Data Gateway Integration

Introduction

The system offers two main APIs for integration into existing environments. The webVis-API allows the application developer to visualize different resources based on simple URI (can be URN or URL), and the Data Gateway API provides pull-access to the data based on a single URL per URI. The system automatically translates the URI to URL based on local configuration settings.

Resource Specification

A URI can either be a URL or a URN. URNs are mapped to URLs by the system. For example:

The URL must be valid location with a known schema (e.g. HTTPS). The application also must provide authentication tokens if necessary. To support this, the system can transparently pass single-sign-on tokens (e.g. Cookies) along.

The URN can be an installation specific name which is automatically mapped to a configured location while processed. Exact mappings can be configured within the system via a mapping table.

Configuring a URN mapping rule instead of directly using URLs allows for decoupling of client applications interacting with the system and backend data gateway locations. This allows future relocation or replacement of backends without needing to modify client applications.

Data Gateway Interface

The Data Gateway Interface is a simple but powerful abstraction to access data and builds on best practice webserver techniques. It maps the webVis URI to a single URL which can be configured to specific needs. The resource URL can be any valid URL container. For example:

The interface tries to achieve the following goals:

  • Minimal interface to pull data from any data backend

  • Based on standard HTTP techniques and best practices

  • Standard Apache server should be able to provide sufficient functionality

  • Provide single interface to all persistent and dynamic resources

  • New backends can be added without changes to instant3Dhub components

Resource Concepts

Several key concepts are supported by the infrastructure and define how cached resources are handled by the system.

A resource can be:

  • static, i.e. it never changes. Static resources are never checked for newer versions.

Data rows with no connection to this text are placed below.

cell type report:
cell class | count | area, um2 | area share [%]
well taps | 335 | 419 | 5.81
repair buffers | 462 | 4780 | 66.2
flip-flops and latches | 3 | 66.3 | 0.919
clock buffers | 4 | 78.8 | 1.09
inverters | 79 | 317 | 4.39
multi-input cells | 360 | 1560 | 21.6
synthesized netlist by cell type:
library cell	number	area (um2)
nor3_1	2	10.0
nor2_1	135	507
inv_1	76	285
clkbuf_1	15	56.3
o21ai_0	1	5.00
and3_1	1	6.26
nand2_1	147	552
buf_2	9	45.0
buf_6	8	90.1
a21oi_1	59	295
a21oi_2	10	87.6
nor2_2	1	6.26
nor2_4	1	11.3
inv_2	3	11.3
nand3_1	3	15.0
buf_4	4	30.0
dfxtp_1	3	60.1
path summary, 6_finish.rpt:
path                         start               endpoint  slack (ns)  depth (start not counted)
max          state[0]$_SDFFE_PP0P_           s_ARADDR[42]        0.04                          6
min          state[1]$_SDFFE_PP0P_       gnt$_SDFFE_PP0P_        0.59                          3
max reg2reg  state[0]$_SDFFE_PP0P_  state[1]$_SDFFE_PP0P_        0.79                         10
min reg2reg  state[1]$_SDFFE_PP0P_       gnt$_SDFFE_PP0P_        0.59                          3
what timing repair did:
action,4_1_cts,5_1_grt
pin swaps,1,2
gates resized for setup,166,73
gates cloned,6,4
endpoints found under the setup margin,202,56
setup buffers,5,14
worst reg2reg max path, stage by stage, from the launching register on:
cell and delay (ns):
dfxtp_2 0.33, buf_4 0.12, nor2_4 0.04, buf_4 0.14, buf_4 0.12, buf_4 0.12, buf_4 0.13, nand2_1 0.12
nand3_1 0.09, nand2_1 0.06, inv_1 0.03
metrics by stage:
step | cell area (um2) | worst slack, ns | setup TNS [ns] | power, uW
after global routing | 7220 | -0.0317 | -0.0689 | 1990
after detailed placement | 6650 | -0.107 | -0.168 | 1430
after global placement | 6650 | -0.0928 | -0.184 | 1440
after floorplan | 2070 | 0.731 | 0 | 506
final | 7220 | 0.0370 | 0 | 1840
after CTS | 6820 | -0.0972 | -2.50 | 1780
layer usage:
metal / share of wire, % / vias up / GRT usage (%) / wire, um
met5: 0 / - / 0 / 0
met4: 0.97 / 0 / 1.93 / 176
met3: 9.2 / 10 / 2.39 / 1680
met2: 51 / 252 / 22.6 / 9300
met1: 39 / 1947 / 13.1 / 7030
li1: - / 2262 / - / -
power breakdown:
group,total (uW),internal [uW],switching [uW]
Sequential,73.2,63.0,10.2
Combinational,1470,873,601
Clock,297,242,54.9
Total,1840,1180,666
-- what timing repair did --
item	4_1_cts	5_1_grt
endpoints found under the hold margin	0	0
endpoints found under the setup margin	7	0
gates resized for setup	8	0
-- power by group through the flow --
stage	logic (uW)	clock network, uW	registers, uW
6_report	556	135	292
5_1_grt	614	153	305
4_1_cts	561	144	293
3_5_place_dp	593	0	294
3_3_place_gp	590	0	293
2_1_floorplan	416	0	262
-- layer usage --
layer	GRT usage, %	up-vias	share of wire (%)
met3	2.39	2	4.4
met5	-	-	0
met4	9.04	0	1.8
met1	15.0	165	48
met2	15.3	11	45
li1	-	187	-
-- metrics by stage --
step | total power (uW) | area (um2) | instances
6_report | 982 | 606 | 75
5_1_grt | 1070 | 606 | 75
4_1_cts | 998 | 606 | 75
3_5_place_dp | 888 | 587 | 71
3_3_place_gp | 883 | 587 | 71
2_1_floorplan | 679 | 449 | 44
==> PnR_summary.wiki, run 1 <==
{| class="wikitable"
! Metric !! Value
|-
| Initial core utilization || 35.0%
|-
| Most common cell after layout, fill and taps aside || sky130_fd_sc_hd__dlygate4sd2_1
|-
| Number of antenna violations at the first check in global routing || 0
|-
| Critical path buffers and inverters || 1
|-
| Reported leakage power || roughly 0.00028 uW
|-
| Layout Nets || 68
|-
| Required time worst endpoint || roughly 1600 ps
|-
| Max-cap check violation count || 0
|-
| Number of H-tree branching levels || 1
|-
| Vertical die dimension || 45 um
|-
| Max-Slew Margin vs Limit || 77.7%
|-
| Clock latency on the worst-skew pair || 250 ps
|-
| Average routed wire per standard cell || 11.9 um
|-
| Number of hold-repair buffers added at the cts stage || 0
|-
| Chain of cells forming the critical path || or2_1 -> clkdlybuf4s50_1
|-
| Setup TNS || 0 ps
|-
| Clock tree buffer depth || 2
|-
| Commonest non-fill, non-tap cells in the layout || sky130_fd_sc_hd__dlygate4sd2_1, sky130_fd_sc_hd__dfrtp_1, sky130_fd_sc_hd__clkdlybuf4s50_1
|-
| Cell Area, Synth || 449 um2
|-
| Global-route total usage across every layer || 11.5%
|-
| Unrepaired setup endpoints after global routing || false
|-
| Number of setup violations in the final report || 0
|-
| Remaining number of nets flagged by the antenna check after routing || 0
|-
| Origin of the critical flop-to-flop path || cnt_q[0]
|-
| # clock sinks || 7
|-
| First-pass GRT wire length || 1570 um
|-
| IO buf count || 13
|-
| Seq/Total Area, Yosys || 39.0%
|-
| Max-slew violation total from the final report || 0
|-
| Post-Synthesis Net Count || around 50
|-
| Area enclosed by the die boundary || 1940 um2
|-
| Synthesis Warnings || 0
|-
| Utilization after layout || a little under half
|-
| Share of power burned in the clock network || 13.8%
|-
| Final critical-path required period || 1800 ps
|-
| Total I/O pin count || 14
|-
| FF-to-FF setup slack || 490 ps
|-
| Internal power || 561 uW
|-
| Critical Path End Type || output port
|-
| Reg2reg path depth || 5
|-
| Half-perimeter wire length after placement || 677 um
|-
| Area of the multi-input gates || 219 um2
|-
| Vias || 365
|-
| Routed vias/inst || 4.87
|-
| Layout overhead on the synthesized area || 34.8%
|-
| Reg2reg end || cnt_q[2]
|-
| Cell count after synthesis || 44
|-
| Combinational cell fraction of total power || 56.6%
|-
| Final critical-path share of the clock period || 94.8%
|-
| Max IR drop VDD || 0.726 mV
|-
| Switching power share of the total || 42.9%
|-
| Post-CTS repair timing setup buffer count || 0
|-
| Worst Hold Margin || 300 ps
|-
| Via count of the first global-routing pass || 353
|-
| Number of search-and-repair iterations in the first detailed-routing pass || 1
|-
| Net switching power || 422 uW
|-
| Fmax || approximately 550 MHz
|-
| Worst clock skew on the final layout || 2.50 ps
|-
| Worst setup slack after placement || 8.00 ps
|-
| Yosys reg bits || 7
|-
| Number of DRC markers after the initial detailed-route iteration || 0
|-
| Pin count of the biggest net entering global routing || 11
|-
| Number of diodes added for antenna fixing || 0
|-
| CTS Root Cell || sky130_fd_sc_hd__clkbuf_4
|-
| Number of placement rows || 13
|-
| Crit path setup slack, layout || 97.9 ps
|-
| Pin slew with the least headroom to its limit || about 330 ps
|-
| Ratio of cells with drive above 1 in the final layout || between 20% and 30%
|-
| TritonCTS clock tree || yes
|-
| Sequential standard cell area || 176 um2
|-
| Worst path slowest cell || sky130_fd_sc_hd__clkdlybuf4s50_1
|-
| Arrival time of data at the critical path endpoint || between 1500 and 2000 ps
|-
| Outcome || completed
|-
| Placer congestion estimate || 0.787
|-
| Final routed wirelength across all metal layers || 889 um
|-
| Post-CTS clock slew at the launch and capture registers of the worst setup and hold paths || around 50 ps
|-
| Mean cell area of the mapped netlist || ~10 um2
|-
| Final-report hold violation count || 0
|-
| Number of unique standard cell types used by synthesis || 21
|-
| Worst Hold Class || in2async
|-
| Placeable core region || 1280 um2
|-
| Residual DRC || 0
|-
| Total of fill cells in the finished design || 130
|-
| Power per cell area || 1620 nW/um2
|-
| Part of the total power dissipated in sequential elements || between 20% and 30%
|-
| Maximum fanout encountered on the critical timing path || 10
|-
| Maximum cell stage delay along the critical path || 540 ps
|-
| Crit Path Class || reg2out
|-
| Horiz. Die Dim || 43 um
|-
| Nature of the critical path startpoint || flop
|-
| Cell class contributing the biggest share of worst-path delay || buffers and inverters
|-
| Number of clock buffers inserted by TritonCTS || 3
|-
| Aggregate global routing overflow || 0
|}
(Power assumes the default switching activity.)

  • dynamic, i.e. it can change over time. How often changes are expected to occur can be specified to control update checks.

  • public, i.e. personalized authorization checks are skipped when providing clients with caches. This can only be set explicitly, as resources are protected by default.

  • protected, i.e. personalized authorization must be done against the source when proving clients with caches. This is the default behavior and must be explicitly overridden.

Each of these properties can either be defined per URN, or set in the HTTP response headers of the source, as described in the next few sections.

The system accesses resources in two separate ways:

  • Retrieving the resource itself to generate a cached representation.

  • Retrieving properties about the resource, such as whether a certain user has the appropriate viewing rights.

It is important to make this distinction, as the resource will not need to be retrieved very often, while property requests can happen very frequently.

Accessing Resources & Authorization

Resources are accessed via HTTP GET and authorized via HTTP HEAD requests. The system assumes that a HEAD request is faster than a full GET request, as HEAD requests are made more frequently, and are also used to determine whether a cached representation is outdated, or whether a user is authorized to view a resource.

  • GET: Requests a representation of the specified resource (header + body)

  • HEAD: Expected to contain the same information as GET, only without a body

For both HEAD and GET requests, Single-Sign-On tokens in the form of cookies or other HTTP headers are supported. Both request types use the token of the user initiating the request.

Response Codes

Standard HTTP response codes are supported. The most essential are the following:

  • 200: OK. This results in a cache being generated, or a cached representation being delivered to the user.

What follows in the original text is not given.